To celebrate the 500 th anniversary of Leonardo da Vinci’s death (1452-1519), the Louvre has assembled 160 of his works including 11 paintings. Mona Lisa stayed in her own room so that visitors can keep coming to see her but the “Virgin and child” from the Duke of Buccleuth’s collection, and the “Belle Ferronière” are there to testify of the artist’s genius. “St Ann, the Virgin and Jesus” from the Louvre as well as “Isabelle d’Este” are also attending. After the marvelous drawing exhibition at Buckingham palace this spring and the tantalizing Verocchio retrospective in Florence, the Louvre is surpassing itself thanks to Vincent Delieuvin et Louis Frank, co curators of the show.
The one hour and fifteen minute visit of the exhibition is perfectly scanded by drawings (those from Windsor are beautiful), sculptures by contemporaries and mysterious “reflectographies”, which allow everyone to see the first coat of painting by infrared light. A very large room of drawings is dominated by a 1505-1509 copy by Marco d’Oddogiono (his disciple), from the Ecouen museum, of the fresco of the last supper. The feet of Christ and the apostles were at eye level and I particularly enjoyed watching them in their trendy sandals.
Everyone was talking to each other at the opening which was very jolly, young people with their grandparents and many erudite English curators. But also some American artist looking passionates. The first room opens on drawings by Andrea del Verrochio and by Leonardo, when he was working as his assistant. They represent drapes on linen and are striking, especially those of the kneeling figures. Do not pass them.

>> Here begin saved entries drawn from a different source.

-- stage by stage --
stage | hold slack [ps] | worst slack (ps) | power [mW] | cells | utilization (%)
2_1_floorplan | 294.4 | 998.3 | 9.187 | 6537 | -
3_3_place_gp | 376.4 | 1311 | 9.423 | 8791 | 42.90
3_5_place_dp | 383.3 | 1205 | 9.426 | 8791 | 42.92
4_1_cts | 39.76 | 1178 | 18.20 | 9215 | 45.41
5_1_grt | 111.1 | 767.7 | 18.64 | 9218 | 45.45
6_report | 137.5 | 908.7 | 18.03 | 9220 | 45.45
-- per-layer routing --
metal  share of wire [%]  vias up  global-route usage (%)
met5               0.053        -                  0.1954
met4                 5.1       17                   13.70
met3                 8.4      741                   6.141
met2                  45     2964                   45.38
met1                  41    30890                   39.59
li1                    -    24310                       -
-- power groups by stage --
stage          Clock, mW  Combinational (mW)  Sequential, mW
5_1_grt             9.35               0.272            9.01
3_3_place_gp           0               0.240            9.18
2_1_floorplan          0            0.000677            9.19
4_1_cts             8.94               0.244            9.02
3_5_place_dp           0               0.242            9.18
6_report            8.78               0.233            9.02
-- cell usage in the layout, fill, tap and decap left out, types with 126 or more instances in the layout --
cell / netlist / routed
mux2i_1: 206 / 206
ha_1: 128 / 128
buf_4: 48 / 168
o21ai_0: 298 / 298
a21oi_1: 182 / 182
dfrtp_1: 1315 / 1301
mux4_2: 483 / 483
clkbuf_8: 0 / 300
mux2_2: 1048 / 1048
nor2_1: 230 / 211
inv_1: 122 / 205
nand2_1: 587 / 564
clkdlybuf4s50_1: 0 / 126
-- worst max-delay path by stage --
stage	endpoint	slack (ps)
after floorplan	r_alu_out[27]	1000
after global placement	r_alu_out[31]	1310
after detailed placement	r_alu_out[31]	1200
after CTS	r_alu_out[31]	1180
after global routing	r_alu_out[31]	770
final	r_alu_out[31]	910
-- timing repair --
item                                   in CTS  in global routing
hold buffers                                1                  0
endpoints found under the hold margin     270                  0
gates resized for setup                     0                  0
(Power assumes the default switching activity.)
**config.mk**
```make
export PLATFORM = sky130hd
export DESIGN_NAME = qlearn_episode_ctrl
export DESIGN_NICKNAME = d
export VERILOG_FILES = /design/src/rtl/qlearn_episode_ctrl.sv
export SDC_FILE = /design/constraint.sdc
export NUM_CORES = 1
export LEC_CHECK = 0
export BUFFER_PORTS_ARGS = -buffer_cell sky130_fd_sc_hd__buf_2
export CAP_MARGIN = 10
export CORE_ASPECT_RATIO = 1.25
export CORE_MARGIN = 2
export CORE_UTILIZATION = 57
export CTS_CLUSTER_SIZE = 12
export DETAILED_ROUTE_END_ITERATION = 10
export PLACE_DENSITY = 0.82
export SETUP_SLACK_MARGIN = 0.2
export SYNTH_ARGS = -nofsm -noshare
export SYNTH_HDL_FRONTEND = slang
export SYNTH_SLANG_ARGS = --single-unit
```
**constraint.sdc**
```tcl
create_clock -name clk -period 4.1 [get_ports clk]
set_input_delay 0.205 -clock clk [delete_from_list [all_inputs] [get_ports clk]]
set_output_delay 0.205 -clock clk [all_outputs]
set_load 0.005 [all_outputs]
```
===== src/rtl/ew_sim_top.sv =====
// Electronic-warfare threat-response controller: classifies jamming/spoofing,
// runs the response FSM, hops channels and keeps a small log of seen threats.
module ew_sim_top #(
    parameter logic [7:0] JAM_THRESH      = 8'd200,
    parameter logic [7:0] SPOOF_SIG       = 8'd123,
    parameter logic [7:0] AUTH_KEY        = 8'hA5,
    parameter int         AUTH_TIMEOUT    = 4,
    parameter int         RECOVERY_CYCLES = 2,
    parameter int         JAM_HOLD        = 8
) (
    input  logic       clk,
    input  logic       reset,
    input  logic [7:0] signal_in,
    input  logic [7:0] command_in,
    input  logic [7:0] ch0,
    input  logic [7:0] ch1,
    input  logic [7:0] ch2,
    input  logic [7:0] ch3,
    output logic [2:0] fsm_state,
    output logic [1:0] comm_channel,
    output logic       system_fault
);

    localparam logic [2:0] ST_IDLE     = 3'd0;
    localparam logic [2:0] ST_JAMMED   = 3'd1;
    localparam logic [2:0] ST_SPOOF    = 3'd2;
    localparam logic [2:0] ST_AUTH     = 3'd3;
    localparam logic [2:0] ST_RECOVERY = 3'd4;
    localparam logic [2:0] ST_LOGGING  = 3'd5;
    localparam logic [2:0] ST_KNOWN    = 3'd6;

    localparam logic [3:0] JAM_LAST  = 4'(JAM_HOLD - 1);
    localparam logic [3:0] AUTH_LAST = 4'(AUTH_TIMEOUT - 1);
    localparam logic [3:0] REC_LAST  = 4'(RECOVERY_CYCLES - 1);

    logic [2:0] state_reg, state_next;
    logic [3:0] cnt_reg, cnt_next;
    logic [7:0] sig_reg, sig_next;
    logic [1:0] chan_reg, chan_next;
    logic       fault_reg, fault_next;
    logic [7:0] log_mem [0:3];
    logic [3:0] log_valid_reg;
    logic [1:0] wr_ptr_reg;
    logic       log_wr;

    logic       jam, spoof, threat, known;
    logic [3:0] hit_in, hit_sig;
    logic [3:0] ch_en;
    logic [1:0] hop_chan;

    assign jam    = (signal_in >= JAM_THRESH);
    assign spoof  = (signal_in == SPOOF_SIG) && !jam;
    assign threat = jam || spoof;
    assign known  = threat && (|hit_in);
    assign ch_en  = {ch3 != 8'h00, ch2 != 8'h00, ch1 != 8'h00, ch0 != 8'h00};

    // Parallel compare against every log entry: live input and captured signature.
    generate
        for (genvar gi = 0; gi < 4; gi++) begin : g_log_cmp
            assign hit_in[gi]  = log_valid_reg[gi] && (log_mem[gi] == signal_in);
            assign hit_sig[gi] = log_valid_reg[gi] && (log_mem[gi] == sig_reg);
        end
    endgenerate

    // Next enabled channel after the current one; stays put if none other is enabled.
    always_comb begin
        logic       found;
        logic [1:0] idx;
        hop_chan = chan_reg;
        found    = 1'b0;
        idx      = chan_reg;
        for (int k = 1; k < 4; k++) begin
            idx = chan_reg + 2'(k);
            if (!found && ch_en[idx]) begin
                hop_chan = idx;
                found    = 1'b1;
            end
        end
    end

    always_comb begin
        state_next = state_reg;
        cnt_next   = cnt_reg;
        sig_next   = sig_reg;
        chan_next  = chan_reg;
        fault_next = fault_reg;
        log_wr     = 1'b0;
        case (state_reg)
            ST_IDLE: begin
                if (threat) begin
                    sig_next = signal_in;
                    cnt_next = 4'd0;
                    if (jam) chan_next = hop_chan;
                    if (known)    state_next = ST_KNOWN;
                    else if (jam) state_next = ST_JAMMED;
                    else          state_next = ST_SPOOF;
                end
            end
            ST_JAMMED: begin
                if (!jam) begin
                    state_next = ST_RECOVERY;
                    cnt_next   = 4'd0;
                end else if (cnt_reg == JAM_LAST) begin
                    state_next = ST_LOGGING;
                    cnt_next   = 4'd0;
                end else begin
                    cnt_next = cnt_reg + 4'd1;
                end
            end
            ST_SPOOF: begin
                state_next = ST_AUTH;
                cnt_next   = 4'd0;
            end
            ST_AUTH: begin
                // Key is checked first so it wins on the timeout cycle.
                if (command_in == AUTH_KEY) begin
                    state_next = ST_RECOVERY;
                    cnt_next   = 4'd0;
                end else if (cnt_reg == AUTH_LAST) begin
                    state_next = ST_LOGGING;
                    fault_next = 1'b1;
                    cnt_next   = 4'd0;
                end else begin
                    cnt_next = cnt_reg + 4'd1;
                end
            end
            ST_RECOVERY: begin
                if (cnt_reg == REC_LAST) begin
                    state_next = ST_LOGGING;
                    cnt_next   = 4'd0;
                end else begin
                    cnt_next = cnt_reg + 4'd1;
                end
            end
            ST_LOGGING: begin
                state_next = ST_IDLE;
                log_wr     = !(|hit_sig);
            end
            ST_KNOWN: begin
                if (!threat) state_next = ST_IDLE;
            end
            default: state_next = ST_IDLE;
        endcase
    end

    always_ff @(posedge clk or negedge reset) begin
        if (!reset) begin
            state_reg     <= ST_IDLE;
            cnt_reg       <= 4'd0;
            sig_reg       <= 8'd0;
            chan_reg      <= 2'd0;
            fault_reg     <= 1'b0;
            log_valid_reg <= 4'd0;
            wr_ptr_reg    <= 2'd0;
            for (int i = 0; i < 4; i++) log_mem[i] <= 8'd0;
        end else begin
            state_reg <= state_next;
            cnt_reg   <= cnt_next;
            sig_reg   <= sig_next;
            chan_reg  <= chan_next;
            fault_reg <= fault_next;
            if (log_wr) begin
                log_mem[wr_ptr_reg]       <= sig_reg;
                log_valid_reg[wr_ptr_reg] <= 1'b1;
                wr_ptr_reg                <= wr_ptr_reg + 2'd1;
            end
        end
    end

    assign fsm_state    = state_reg;
    assign comm_channel = chan_reg;
    assign system_fault = fault_reg;

endmodule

I particularly liked the botanical drawings, Star of Bethlehem, Anemone of the woods and Euphorbes, including one in sanguine, lent by the Queen. The “Scapiliata” with its fabulous frame is of course another jewel of the show. It was lent by the Galleria Nazionale of Parma.
Leonardo lived in Milan where he worked for Ludovico Sforza and painted the “Last supper” of which a copy by his disciple Marco d’Oddogiono is in the show. He also painted St Ann and St John the Baptist before leaving Italy in 1506 at 54. Pope Leon X only loved Michelangelo and Raphael, and this seems to be why he accepted François 1er’s offer to come to Amboise.
You will find that you are not alone in the galleries (booking is mandatory), but the crowds are gentle and passionate and bumping into each other makes the visit more lively. Take your time with the drawings.